Short abstract
Objective
This study was performed to investigate structural abnormalities of the white matter in patients with comitant exotropia using the tract-based spatial statistics (TBSS) method.
Methods
Diffusion tensor imaging data from magnetic resonance images of the brain were collected from 20 patients with comitant exotropia and 20 age- and sex-matched healthy controls. The FMRIB Software Library was used to compute the diffusion measures, including fractional anisotropy (FA), mean diffusivity (MD), axial diffusivity (AD), and radial diffusivity (RD). These measures were obtained using voxel-wise statistics with threshold-free cluster enhancement.
Results
The FA values in the right inferior fronto-occipital fasciculus (IFO) and right inferior longitudinal fasciculus were significantly higher and the RD values in the bilateral IFO, forceps minor, left anterior corona radiata, and left anterior thalamic radiation were significantly lower in the comitant exotropia group than in the healthy controls. No significant differences in the MD or AD values were found between the two groups.
Conclusions
Alterations in FA and RD values may indicate the underlying neuropathologic mechanism of comitant exotropia. The TBSS method can be a useful tool to investigate neuronal tract participation in patients with this disease.

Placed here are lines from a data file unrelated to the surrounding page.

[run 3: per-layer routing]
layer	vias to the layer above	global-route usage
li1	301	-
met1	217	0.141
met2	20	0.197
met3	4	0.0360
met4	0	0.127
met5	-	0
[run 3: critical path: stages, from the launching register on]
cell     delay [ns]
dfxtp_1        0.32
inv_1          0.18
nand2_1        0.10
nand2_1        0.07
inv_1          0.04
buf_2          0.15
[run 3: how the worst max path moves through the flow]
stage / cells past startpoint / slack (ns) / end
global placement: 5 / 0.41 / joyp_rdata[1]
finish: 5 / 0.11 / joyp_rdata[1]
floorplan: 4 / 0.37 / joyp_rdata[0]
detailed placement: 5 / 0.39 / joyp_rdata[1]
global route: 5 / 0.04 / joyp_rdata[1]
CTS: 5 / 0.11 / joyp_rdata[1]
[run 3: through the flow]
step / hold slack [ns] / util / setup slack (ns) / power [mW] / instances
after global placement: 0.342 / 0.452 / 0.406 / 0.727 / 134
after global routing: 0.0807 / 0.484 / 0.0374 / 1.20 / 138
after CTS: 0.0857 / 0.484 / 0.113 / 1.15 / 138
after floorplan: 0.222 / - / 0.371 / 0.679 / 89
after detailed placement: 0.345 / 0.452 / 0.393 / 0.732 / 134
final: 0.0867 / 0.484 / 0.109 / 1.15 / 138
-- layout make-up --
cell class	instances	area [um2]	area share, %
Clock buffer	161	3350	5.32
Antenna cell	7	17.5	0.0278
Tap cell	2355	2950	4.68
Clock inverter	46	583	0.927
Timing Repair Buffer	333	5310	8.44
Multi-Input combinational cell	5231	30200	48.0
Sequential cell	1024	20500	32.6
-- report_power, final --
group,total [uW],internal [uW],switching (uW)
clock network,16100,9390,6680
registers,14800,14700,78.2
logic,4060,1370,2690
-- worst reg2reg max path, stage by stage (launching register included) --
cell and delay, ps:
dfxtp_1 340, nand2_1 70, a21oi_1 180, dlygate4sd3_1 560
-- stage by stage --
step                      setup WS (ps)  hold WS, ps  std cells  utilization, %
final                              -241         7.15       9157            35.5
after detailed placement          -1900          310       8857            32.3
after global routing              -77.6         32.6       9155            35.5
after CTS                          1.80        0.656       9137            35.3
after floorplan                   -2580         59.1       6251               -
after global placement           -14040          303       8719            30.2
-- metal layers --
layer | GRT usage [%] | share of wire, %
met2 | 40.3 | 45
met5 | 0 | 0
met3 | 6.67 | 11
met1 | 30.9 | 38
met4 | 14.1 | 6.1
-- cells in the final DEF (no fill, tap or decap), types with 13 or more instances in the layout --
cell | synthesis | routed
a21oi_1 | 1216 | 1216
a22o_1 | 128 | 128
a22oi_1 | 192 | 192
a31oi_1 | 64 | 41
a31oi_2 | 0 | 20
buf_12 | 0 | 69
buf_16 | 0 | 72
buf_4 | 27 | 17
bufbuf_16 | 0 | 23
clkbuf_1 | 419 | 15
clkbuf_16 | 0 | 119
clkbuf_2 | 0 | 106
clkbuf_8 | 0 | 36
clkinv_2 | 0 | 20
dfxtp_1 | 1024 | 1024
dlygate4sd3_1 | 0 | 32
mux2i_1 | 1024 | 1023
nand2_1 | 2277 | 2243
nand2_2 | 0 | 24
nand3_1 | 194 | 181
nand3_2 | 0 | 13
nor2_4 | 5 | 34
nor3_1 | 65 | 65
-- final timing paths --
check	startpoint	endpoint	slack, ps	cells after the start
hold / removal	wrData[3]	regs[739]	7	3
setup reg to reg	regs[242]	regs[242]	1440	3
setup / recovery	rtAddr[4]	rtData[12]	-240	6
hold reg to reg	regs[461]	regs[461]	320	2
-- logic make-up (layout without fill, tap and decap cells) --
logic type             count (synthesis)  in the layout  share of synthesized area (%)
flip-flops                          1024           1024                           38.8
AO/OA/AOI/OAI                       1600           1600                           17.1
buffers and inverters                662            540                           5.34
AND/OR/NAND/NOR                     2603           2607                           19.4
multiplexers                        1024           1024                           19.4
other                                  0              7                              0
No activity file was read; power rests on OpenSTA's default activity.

Keywords: Diffusor tensor imaging, tract-based spatial statistics, magnetic resonance imaging, strabismus, comitant exotropia, white matter
Introduction
Strabismus is a disorder of ocular misalignment and has a high incidence worldwide.1 The concomitance of deviations is used to define strabismus. Comitant exotropia is a common type of strabismus; it is characterized by a constant angle of deviation of gazing in all directions and may affect 1.0% to 4.2% of the population.2 Clinically, exotropia is usually coupled with amblyopia and loss of binocular function.3,4 Therefore, patients with exotropia experience daily inconveniences and a negative impact on life. Surgery is generally performed for the treatment of exotropia. However, stereopsis does not recover in a proportion of adult patients who experience long-term illness after undergoing surgical treatment of exotropia.5 We speculate that the microstructure of the brain of patients with exotropia undergoes rearrangement, although little is known about the details of the pathogenesis.

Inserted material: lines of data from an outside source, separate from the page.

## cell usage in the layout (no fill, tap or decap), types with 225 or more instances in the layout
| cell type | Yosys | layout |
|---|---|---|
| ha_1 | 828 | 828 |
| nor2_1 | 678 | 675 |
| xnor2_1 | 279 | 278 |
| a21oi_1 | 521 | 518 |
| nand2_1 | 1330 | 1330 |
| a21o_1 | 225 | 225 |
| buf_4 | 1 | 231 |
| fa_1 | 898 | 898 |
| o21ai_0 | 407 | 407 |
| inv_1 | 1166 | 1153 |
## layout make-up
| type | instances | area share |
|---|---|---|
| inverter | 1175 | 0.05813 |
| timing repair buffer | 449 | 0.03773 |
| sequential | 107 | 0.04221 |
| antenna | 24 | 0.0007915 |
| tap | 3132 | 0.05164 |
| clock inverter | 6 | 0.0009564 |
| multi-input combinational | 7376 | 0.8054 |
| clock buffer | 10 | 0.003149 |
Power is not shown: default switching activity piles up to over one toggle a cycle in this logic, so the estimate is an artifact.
File: src/mips_defines.svh
`ifndef MIPS_DEFINES_SVH
`define MIPS_DEFINES_SVH

`define DATA_WIDTH     32
`define REG_ADDR_WIDTH 5
`define REG_COUNT      32

// instruction fields
`define OPCODE_MSB 31
`define OPCODE_LSB 26
`define RS_MSB     25
`define RS_LSB     21
`define RT_MSB     20
`define RT_LSB     16
`define RD_MSB     15
`define RD_LSB     11
`define SHAMT_MSB  10
`define SHAMT_LSB  6
`define FUNC_MSB   5
`define FUNC_LSB   0
`define IMM_MSB    15
`define IMM_LSB    0

`endif

File: src/mipsPkg.sv
package mipsPkg;

    typedef enum logic [5:0] {
        OP_SPECIAL  = 6'b000000,
        OP_SPECIAL2 = 6'b011100,
        OP_ADDI     = 6'b001000,
        OP_ORI      = 6'b001101,
        OP_LUI      = 6'b001111
    } opcodeE;

    typedef enum logic [5:0] {
        FN_SLL  = 6'b000000,
        FN_MFHI = 6'b010000,
        FN_MTHI = 6'b010001,
        FN_MFLO = 6'b010010,
        FN_MTLO = 6'b010011,
        FN_MULT = 6'b011000,
        FN_DIV  = 6'b011010,
        FN_ADD  = 6'b100000,
        FN_SUB  = 6'b100010
    } funcE;

    typedef enum logic [5:0] {
        FN2_MADD = 6'b000000,
        FN2_MSUB = 6'b000100
    } func2E;

    typedef enum logic [2:0] {
        ALU_ADD, ALU_SUB, ALU_MUL, ALU_DIV, ALU_SLL, ALU_OR, ALU_LUI
    } aluOpE;

    typedef enum logic [1:0] {
        WB_NONE, WB_ALU, WB_HI, WB_LO
    } wbSelE; // source for the general register

    typedef enum logic [2:0] {
        HL_NONE, HL_PRODUCT, HL_MOVE_HI, HL_MOVE_LO, HL_ACCUM_ADD, HL_ACCUM_SUB
    } hiLoOpE;

    typedef enum logic [1:0] {
        DEC_IDLE, DEC_BUSY, DEC_ACK
    } decStateE;

endpackage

As a noninvasive nerve imaging technique, magnetic resonance imaging (MRI), including functional MRI and structural MRI, has progressed rapidly in recent years. This technique was introduced by researchers to study the functional and structural changes in the brains of patients with strabismus. Some researchers have used MRI techniques to show alterations in brain plasticity during the early stages of visual abnormalities.6,7 A previous study showed that patients with strabismus demonstrate suppression of cortical activity modulations, especially in the primary visual cortex.8 Previous studies have only focused on the morphological changes in the strabismus-associated brain regions. We propose that alterations exist not only at the level of blood oxygenation level–dependent signals but also at the level of fasciculi.

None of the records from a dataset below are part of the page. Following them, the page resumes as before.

<file path="config.mk">
export PLATFORM = sky130hd
export DESIGN_NAME = bus_hub
export DESIGN_NICKNAME = d
export VERILOG_FILES = /design/src/bus_hub_pkg.sv /design/src/cpu_access_if.sv /design/src/io_ports.sv /design/src/sdram_bridge.sv /design/src/cpu_bus_ctrl.sv /design/src/bus_hub.sv
export SDC_FILE = /design/constraint.sdc
export NUM_CORES = 1
export LEC_CHECK = 0
export BUFFER_PORTS_ARGS = -buffer_cell sky130_fd_sc_hd__buf_4
export CAP_MARGIN = 5
export CORE_ASPECT_RATIO = 1.4
export CORE_UTILIZATION = 50
export DETAILED_ROUTE_END_ITERATION = 8
export GPL_TIMING_DRIVEN = 0
export PLACE_DENSITY = 0.82
export SLEW_MARGIN = 20
export SYNTH_ARGS = -nofsm -noshare
export SYNTH_HDL_FRONTEND = slang
export SYNTH_SLANG_ARGS = --single-unit
</file>
<file path="constraint.sdc">
create_clock -name clk_sys -period 3.9 [get_ports clk_sys]
set_input_delay 0.39 -clock clk_sys [delete_from_list [all_inputs] [get_ports clk_sys]]
set_output_delay 0.39 -clock clk_sys [all_outputs]
set_load 0.1 [all_outputs]
</file>
<file path="src/bus_hub_pkg.sv">
// Shared memory map, I/O map and enum types for the CPU bus hub, imported by the RTL blocks

package bus_hub_pkg;

    // ==============================
    // Enums
    // ==============================

    // Memory region that a CPU address falls in
    typedef enum logic [1:0] {
        REG_ROM  = 2'd0,
        REG_BANK = 2'd1,
        REG_RAM  = 2'd2,
        REG_NONE = 2'd3
    } region_t;

    // SDRAM bridge FSM states
    typedef enum logic [1:0] {
        BR_IDLE = 2'd0,
        BR_REQ  = 2'd1,
        BR_WAIT = 2'd2,
        BR_DONE = 2'd3
    } bridge_state_t;

    // ==============================
    // Memory map
    // ==============================

    localparam logic [19:0] ROM_LIMIT     = 20'h80000;     // Linear ROM, read only
    localparam logic [19:0] BANK_BASE     = 20'hA0000;
    localparam logic [19:0] BANK_LIMIT    = 20'hBFFFF;     // Last address of the bank window
    localparam logic [24:0] BANK_SDR_BASE = 25'h0100000;   // 128 KB per bank above this

    // Work RAM is the only writable region
    localparam logic [19:0] RAM_BASE      = 20'hE0000;
    localparam logic [19:0] RAM_LIMIT     = 20'hEFFFF;
    localparam logic [24:0] RAM_SDR_BASE  = 25'h0400000;

    // ==============================
    // I/O map
    // ==============================

    localparam logic [7:0] IO_INPUTS = 8'h00;  // Player 1 and 2
    localparam logic [7:0] IO_FLAGS  = 8'h02;  // DIP high byte, coin, start; write loads sys_flags
    localparam logic [7:0] IO_DIPS   = 8'h04;
    localparam logic [7:0] IO_DEBUG  = 8'h06;
    localparam logic [7:0] IO_BANK   = 8'h20;  // ROM bank select, write only

    // Unmapped reads float high
    localparam logic [15:0] OPEN_BUS = 16'hFFFF;

endpackage

</file>
<file path="src/cpu_access_if.sv">
// Start/done access channel from the bus controller to one target block (I/O or memory)

`timescale 1ns/100ps

interface cpu_access_if;

    logic        valid;     // One-cycle start pulse
    logic        write;
    logic [19:0] addr;      // Word aligned; I/O uses bits 7:0
    logic [15:0] wdata;     // Odd bytes already on the upper lane
    logic [1:0]  be;

    logic        done;      // One pulse per valid
    logic [15:0] rdata;     // Valid while done is high

    modport ctrl (
        output valid,
        output write,
        output addr,
        output wdata,
        output be,
        input  done,
        input  rdata
    );

    modport target (
        input  valid,
        input  write,
        input  addr,
        input  wdata,
        input  be,
        output done,
        output rdata
    );

endinterface

</file>
<file path="src/io_ports.sv">
// I/O port block of the bus hub: input and DIP reads, flag and bank registers, debug latch

`timescale 1ns/100ps

module io_ports (
    input  logic        clk_sys,
    input  logic        reset_n,

    cpu_access_if.target bus,

    input  logic [7:0]  p1_input,       // Active high
    input  logic [7:0]  p2_input,
    input  logic [1:0]  coin,
    input  logic [1:0]  start_buttons,
    input  logic [23:0] dip_sw,

    input  logic        dbg_io_write,
    input  logic [7:0]  dbg_io_data,
    output logic        dbg_io_wait,

    output logic [7:0]  sys_flags,
    output logic [3:0]  bank_select
);

    import bus_hub_pkg::*;

    logic [7:0]  dbg_latch;
    logic [7:0]  port;
    logic [15:0] read_word;
    logic        rd_strobe;
    logic        wr_strobe;

    assign port      = bus.addr[7:0];
    assign rd_strobe = bus.valid & ~bus.write;
    assign wr_strobe = bus.valid & bus.write & bus.be[0];   // Registers live in the low byte

    // Board inputs are active low on the real bus
    always_comb begin
        case (port)
            IO_INPUTS: read_word = {~p2_input, ~p1_input};
            IO_FLAGS:  read_word = {~dip_sw[23:16], 4'hF, ~coin, ~start_buttons};
            IO_DIPS:   read_word = ~dip_sw[15:0];
            IO_DEBUG:  read_word = {dbg_latch, dbg_latch};
            default:   read_word = OPEN_BUS;
        endcase
    end

    // ==============================
    // Response, one cycle after valid
    // ==============================

    always_ff @(posedge clk_sys or negedge reset_n) begin
        if (!reset_n) begin
            bus.done <= 1'b0;
        end else begin
            bus.done <= bus.valid;
        end
    end

    always_ff @(posedge clk_sys) begin
        if (bus.valid) bus.rdata <= read_word;
    end

    // ==============================
    // Writable registers
    // ==============================

    always_ff @(posedge clk_sys or negedge reset_n) begin
        if (!reset_n) begin
            sys_flags   <= 8'h00;
            bank_select <= 4'h0;
        end else if (wr_strobe) begin
            if (port == IO_FLAGS) sys_flags <= bus.wdata[7:0];
            if (port == IO_BANK) bank_select <= bus.wdata[3:0];
        end
    end

    // Debug latch: host write sets wait, CPU read of the port releases it
    always_ff @(posedge clk_sys or negedge reset_n) begin
        if (!reset_n) begin
            dbg_io_wait <= 1'b0;
            dbg_latch   <= 8'hFF;
        end else begin
            if (rd_strobe && port == IO_DEBUG) dbg_io_wait <= 1'b0;
            if (dbg_io_write) begin         // Host write wins over a same-cycle read
                dbg_io_wait <= 1'b1;
                dbg_latch   <= dbg_io_data;
            end
        end
    end

endmodule

</file>
<file path="src/sdram_bridge.sv">
// Memory side of the bus hub: map decode, SDRAM address translation and one-at-a-time requests

`timescale 1ns/100ps

module sdram_bridge (
    input  logic        clk_sys,
    input  logic        reset_n,

    cpu_access_if.target bus,

    input  logic [3:0]  bank_select,

    output logic [24:0] sdr_addr,
    output logic [15:0] sdr_din,
    output logic [1:0]  sdr_wr_sel,     // Zero means read
    output logic        sdr_req_valid,
    input  logic        sdr_req_ready,
    input  logic        sdr_rsp_valid,
    input  logic [15:0] sdr_dout
);

    import bus_hub_pkg::*;

    bridge_state_t state;
    region_t       region;
    logic [24:0]   region_addr;
    logic [19:0]   bank_off;
    logic [19:0]   ram_off;

    assign bank_off = bus.addr - BANK_BASE;
    assign ram_off  = bus.addr - RAM_BASE;

    // ==============================
    // Address decode
    // ==============================

    always_comb begin
        if (bus.addr < ROM_LIMIT) begin
            region      = REG_ROM;
            region_addr = {5'd0, bus.addr};
        end else if (bus.addr >= BANK_BASE && bus.addr <= BANK_LIMIT) begin
            region      = REG_BANK;
            region_addr = BANK_SDR_BASE + {4'd0, bank_select, 17'd0} + {5'd0, bank_off};
        end else if (bus.addr >= RAM_BASE && bus.addr <= RAM_LIMIT) begin
            region      = REG_RAM;
            region_addr = RAM_SDR_BASE + {5'd0, ram_off};
        end else begin
            region      = REG_NONE;
            region_addr = 25'd0;
        end
    end

    // ==============================
    // Request FSM
    // ==============================

    assign sdr_req_valid = (state == BR_REQ);
    assign bus.done      = (state == BR_DONE);

    always_ff @(posedge clk_sys or negedge reset_n) begin
        if (!reset_n) begin
            state <= BR_IDLE;
        end else begin
            case (state)
                BR_IDLE: if (bus.valid) state <= (region == REG_NONE) ? BR_DONE : BR_REQ;
                BR_REQ: begin
                    if (sdr_req_ready) state <= sdr_rsp_valid ? BR_DONE : BR_WAIT;
                end
                BR_WAIT: if (sdr_rsp_valid) state <= BR_DONE;
                default: state <= BR_IDLE;   // BR_DONE lasts one cycle
            endcase
        end
    end

    // Payload is held from the start pulse until the SDRAM accepts it
    always_ff @(posedge clk_sys) begin
        if (state == BR_IDLE && bus.valid) begin
            sdr_addr   <= region_addr;
            sdr_din    <= bus.wdata;
            sdr_wr_sel <= (region == REG_RAM && bus.write) ? bus.be : 2'b00;
        end
    end

    // Read data, or open bus for an unmapped access
    always_ff @(posedge clk_sys) begin
        if (state == BR_IDLE && bus.valid) begin
            bus.rdata <= OPEN_BUS;
        end else if ((state == BR_WAIT || (state == BR_REQ && sdr_req_ready)) && sdr_rsp_valid) begin
            bus.rdata <= sdr_dout;
        end
    end

endmodule

</file>
<file path="src/cpu_bus_ctrl.sv">
// CPU side of the bus hub: accepts one request, dispatches it to I/O or memory, returns the result

`timescale 1ns/100ps

module cpu_bus_ctrl (
    input  logic        clk_sys,
    input  logic        reset_n,

    input  logic        cpu_req_valid,
    output logic        cpu_req_ready,
    input  logic        cpu_req_io,
    input  logic        cpu_req_write,
    input  logic [19:0] cpu_addr,
    input  logic [15:0] cpu_wdata,
    input  logic [1:0]  cpu_be,
    output logic        cpu_rsp_valid,
    output logic [15:0] cpu_rdata,

    cpu_access_if.ctrl  io_bus,
    cpu_access_if.ctrl  mem_bus
);

    logic        busy;
    logic        odd;           // Byte offset of the access in flight
    logic        io_valid;
    logic        mem_valid;
    logic        write_q;
    logic [19:0] addr_q;
    logic [15:0] wdata_q;
    logic [1:0]  be_q;
    logic        accept;
    logic [15:0] rsp_word;

    assign accept        = cpu_req_valid & ~busy;
    assign cpu_req_ready = ~busy;

    always_ff @(posedge clk_sys or negedge reset_n) begin
        if (!reset_n) begin
            busy      <= 1'b0;
            odd       <= 1'b0;
            io_valid  <= 1'b0;
            mem_valid <= 1'b0;
        end else begin
            io_valid  <= 1'b0;
            mem_valid <= 1'b0;
            if (accept) begin
                busy      <= 1'b1;
                odd       <= cpu_addr[0];
                io_valid  <= cpu_req_io;
                mem_valid <= ~cpu_req_io;
            end else if (cpu_rsp_valid) begin
                busy <= 1'b0;
            end
        end
    end

    // Align the address and move an odd byte onto the upper lane
    always_ff @(posedge clk_sys) begin
        if (accept) begin
            write_q <= cpu_req_write;
            addr_q  <= {cpu_addr[19:1], 1'b0};
            wdata_q <= cpu_addr[0] ? {cpu_wdata[7:0], 8'h00} : cpu_wdata;
            be_q    <= cpu_addr[0] ? {cpu_be[0], 1'b0} : cpu_be;
        end
    end

    assign io_bus.valid  = io_valid;
    assign io_bus.write  = write_q;
    assign io_bus.addr   = addr_q;
    assign io_bus.wdata  = wdata_q;
    assign io_bus.be     = be_q;

    assign mem_bus.valid = mem_valid;
    assign mem_bus.write = write_q;
    assign mem_bus.addr  = addr_q;
    assign mem_bus.wdata = wdata_q;
    assign mem_bus.be    = be_q;

    // Only one target can be done at a time
    assign cpu_rsp_valid = io_bus.done | mem_bus.done;
    assign rsp_word      = io_bus.done ? io_bus.rdata : mem_bus.rdata;
    assign cpu_rdata     = odd ? {8'h00, rsp_word[15:8]} : rsp_word;

endmodule

</file>
<file path="src/bus_hub.sv">
// Top level of the CPU bus hub, joining the bus controller, I/O ports and SDRAM bridge

`timescale 1ns/100ps

module bus_hub (
    input  logic        clk_sys,
    input  logic        reset_n,

    // CPU request and response
    input  logic        cpu_req_valid,
    output logic        cpu_req_ready,
    input  logic        cpu_req_io,
    input  logic        cpu_req_write,
    input  logic [19:0] cpu_addr,
    input  logic [15:0] cpu_wdata,
    input  logic [1:0]  cpu_be,
    output logic        cpu_rsp_valid,
    output logic [15:0] cpu_rdata,

    // Board inputs
    input  logic [7:0]  p1_input,
    input  logic [7:0]  p2_input,
    input  logic [1:0]  coin,
    input  logic [1:0]  start_buttons,
    input  logic [23:0] dip_sw,

    input  logic        dbg_io_write,
    input  logic [7:0]  dbg_io_data,
    output logic        dbg_io_wait,

    output logic [7:0]  sys_flags,
    output logic [3:0]  bank_select,

    // SDRAM port
    output logic [24:0] sdr_addr,
    output logic [15:0] sdr_din,
    output logic [1:0]  sdr_wr_sel,
    output logic        sdr_req_valid,
    input  logic        sdr_req_ready,
    input  logic        sdr_rsp_valid,
    input  logic [15:0] sdr_dout
);

    cpu_access_if io_bus ();
    cpu_access_if mem_bus ();

    cpu_bus_ctrl u_ctrl (
        .clk_sys       (clk_sys),
        .reset_n       (reset_n),
        .cpu_req_valid (cpu_req_valid),
        .cpu_req_ready (cpu_req_ready),
        .cpu_req_io    (cpu_req_io),
        .cpu_req_write (cpu_req_write),
        .cpu_addr      (cpu_addr),
        .cpu_wdata     (cpu_wdata),
        .cpu_be        (cpu_be),
        .cpu_rsp_valid (cpu_rsp_valid),
        .cpu_rdata     (cpu_rdata),
        .io_bus        (io_bus.ctrl),
        .mem_bus       (mem_bus.ctrl)
    );

    io_ports u_io (
        .clk_sys       (clk_sys),
        .reset_n       (reset_n),
        .bus           (io_bus.target),
        .p1_input      (p1_input),
        .p2_input      (p2_input),
        .coin          (coin),
        .start_buttons (start_buttons),
        .dip_sw        (dip_sw),
        .dbg_io_write  (dbg_io_write),
        .dbg_io_data   (dbg_io_data),
        .dbg_io_wait   (dbg_io_wait),
        .sys_flags     (sys_flags),
        .bank_select   (bank_select)
    );

    sdram_bridge u_mem (
        .clk_sys       (clk_sys),
        .reset_n       (reset_n),
        .bus           (mem_bus.target),
        .bank_select   (bank_select),       // Bank register feeds the ROM window
        .sdr_addr      (sdr_addr),
        .sdr_din       (sdr_din),
        .sdr_wr_sel    (sdr_wr_sel),
        .sdr_req_valid (sdr_req_valid),
        .sdr_req_ready (sdr_req_ready),
        .sdr_rsp_valid (sdr_rsp_valid),
        .sdr_dout      (sdr_dout)
    );

endmodule

</file>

Diffusion tensor imaging (DTI) is a sensitive sequence that reacts to the diffusivity of water9 and is thus a useful tool to observe brain maturation in vivo.10 Different modes can be utilized to compute the diffusion data. Huang et al.11 applied statistical parametric mapping and found that the mean diffusivity (MD) was increased in the middle frontal gyrus and anterior cingulate in patients with strabismus. In addition, Ouyang et al.12 applied voxel-based morphometry and reported that the white matter volume was mainly decreased in the bilateral temporal gyrus, while the gray matter volume was mainly decreased in the frontal and cingulate areas in patients with strabismus. Tract-based spatial statistics (TBSS), which combines the strengths of both voxel-wise and tractography-based analyses, is widely used to investigate neurological disorders.13 Here, we used TBSS to study the diffusivity of fiber bundles in patients with comitant exotropia and identify changes in the nerve microstructure.
Methods
Participants
Adult patients with comitant exotropia were recruited from the Ophthalmology Department of the First Affiliated Hospital of Nanchang University in China for this study. This study was approved by the Human Research Ethics Committee of the First Affiliated Hospital of Nanchang University. All methods were performed in accordance with the relevant guidelines and regulations specified by this committee. Each participant provided written informed consent. The inclusion criteria for the patients with exotropia were as follows: an uncorrected or corrected visual acuity of >1.0, equal angles of deviation in the strabismic group, and stereovision defects (no visual fusion). The exclusion criteria for the patients with exotropia were as follows: other types of strabismus, such as incomitant and concealed oblique strabismus; other ophthalmic diseases; a medical history of eye treatment; psychiatric disorders or drug addiction; and MRI contraindications. All patients underwent detailed eye examinations. Additionally, age- and sex-matched healthy controls (HCs) were recruited from similar geographical areas and ethnic populations. All HCs met the following criteria: ability to undergo MRI scanning, no ophthalmic disorders, and no brain abnormalities according to the MRI examination.
Data acquisition
All MRI data were collected with a 3.0-T MRI scanner (Siemens, Erlangen, Germany) equipped with an 8-channel phased-array head coil at the Department of Radiology of the First Affiliated Hospital, Nanchang University, China. A three-dimensional T1-weighted magnetization prepared rapid acquisition gradient echo (MPRAGE) scan and a DTI spin echo planar scan were included in the data acquisition for this study. The parameters for those sequences were as follows:
T1-weighted images: repetition time (TR) = 1900 ms, echo time (TE) = 2.26 ms, flip angle = 9°, field of view (FOV) = 240 × 240 mm, matrix = 256 × 256, slice thickness = 1 mm, and number of sagittal slices = 176.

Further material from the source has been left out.